From the computational point of view, if we compare the L-AIC procedure with the Fenga and Politis (2015) criterion, we can note that, when $$r_1$$, d are known and $$p_1=p_2=p$$, the effort (measured in terms of computing time) is heavier for the $$\beta$$AIC criterion; this is because in the bootstrap iterations, for each candidate $$p=1,2,\ldots , p_{max}$$, we need to estimate a nonlinear threshold model instead of a linear AR(2p) model, as in the L-AIC case. In practice, a further advantage of the L-AIC procedure is that the computationally intensive steps of the bootstrap iterations are confined to the linear domain characterized by reduced complexity relative to the nonlinear domain.

Finally, to evaluate how the variability of the SETAR(2; p) process is explained by the linear ARMA(2p, 2p) approximation, we have compared the variance of the SETAR generating process with the variance of its linear ARMA approximation. For all models, M1, M2, M3 and M4, we have generated 1000 artificial time series and for each of them we have computed the ratio between the two variances. In Table 2 the means of these ratios and the corresponding standard deviations, are presented for $$n=\{200, 500\}$$. The variance explained by the ARMA approximation is higher for model M1 whereas this ratio is lower for model M4 that is characterized by high nonlinearity. The artificial time series have been further evaluated to investigate the dependence between $$X_t^{(2)}$$ and the generating process $$X_t$$. For this aim, in Table 2 we have considered, for each model, the mean of the correlations computed between the ARMA approximation $$X_t^{(2)}$$ and $$Y_t=X_t-X_t^{(2)}$$. The results show different correlations as the structure of the model changes.

## 6 Conclusion

It is widely known that when the behaviour of the autocorrelation function (ACF) is observed for a time series $$X_t$$ generated by a SETAR(2; p) model, we can easily confuse the ACF of the threshold process with that of a linear ARMA structure. Different motivations can be cited for this empirical evaluation: among them is the fact that the linear autoregressive model is nested in the SETAR model because it can be seen as a degeneration of the SETAR structure when all data belong to the same regime.

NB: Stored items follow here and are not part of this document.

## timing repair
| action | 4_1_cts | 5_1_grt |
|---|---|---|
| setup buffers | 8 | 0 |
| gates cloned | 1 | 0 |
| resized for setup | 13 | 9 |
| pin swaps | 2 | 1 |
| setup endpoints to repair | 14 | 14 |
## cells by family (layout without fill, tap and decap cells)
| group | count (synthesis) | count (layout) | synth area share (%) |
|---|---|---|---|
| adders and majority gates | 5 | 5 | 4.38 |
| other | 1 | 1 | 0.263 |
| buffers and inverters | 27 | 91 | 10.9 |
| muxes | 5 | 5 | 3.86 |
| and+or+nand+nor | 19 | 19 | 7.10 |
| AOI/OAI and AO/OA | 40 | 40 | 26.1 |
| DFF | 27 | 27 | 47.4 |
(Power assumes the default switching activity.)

In this study we investigated the relation between the SETAR and ARMA models. We showed that when $$X_t\sim$$SETAR(2; p), under proper conditions, the linear approximation (10) of $$X_t$$ is $$X_t^{(2)}\sim$$ARMA(2p, 2p). We theoretically showed this result and even clarified when it could not be applied and how it can be generalized when the number of regimes is greater than two or the regimes have a different autoregressive order. Further, using linear approximation, we proposed an order estimation procedure called Linear-AIC to estimate the autoregressive order of the two regimes of $$X_t$$; the consistency of this procedure was proved and the extension of these results to the BIC domain is discussed.

The L-AIC procedure is based on two main steps: in the first step we focus on the nonlinear generating process $$X_t$$ and on its linear approximation $$X_t^{(2)}$$, whereas in the second step we estimate the autoregressive order of the SETAR model using a parametric bootstrap approach.

Our Monte Carlo study gives evidence of the performance of the L-AIC procedure and of its BIC extension (called L-BIC). The results highlight that the L-AIC generally does a better job than both the competing SETAR-AIC in (17) and Fenga and Politis (2015) criterion (and, correspondingly, the L-BIC performs better than the SETAR-BIC criterion), even in the presence of the parametrization of the SETAR model that makes it difficult to distinguish among regimes.

The results presented herein will serve as the topic of future research that further investigates the extensions discussed in Sect. 4; future research can also study how the L-AIC and the L-BIC can be included in an overall identification procedure for SETAR models.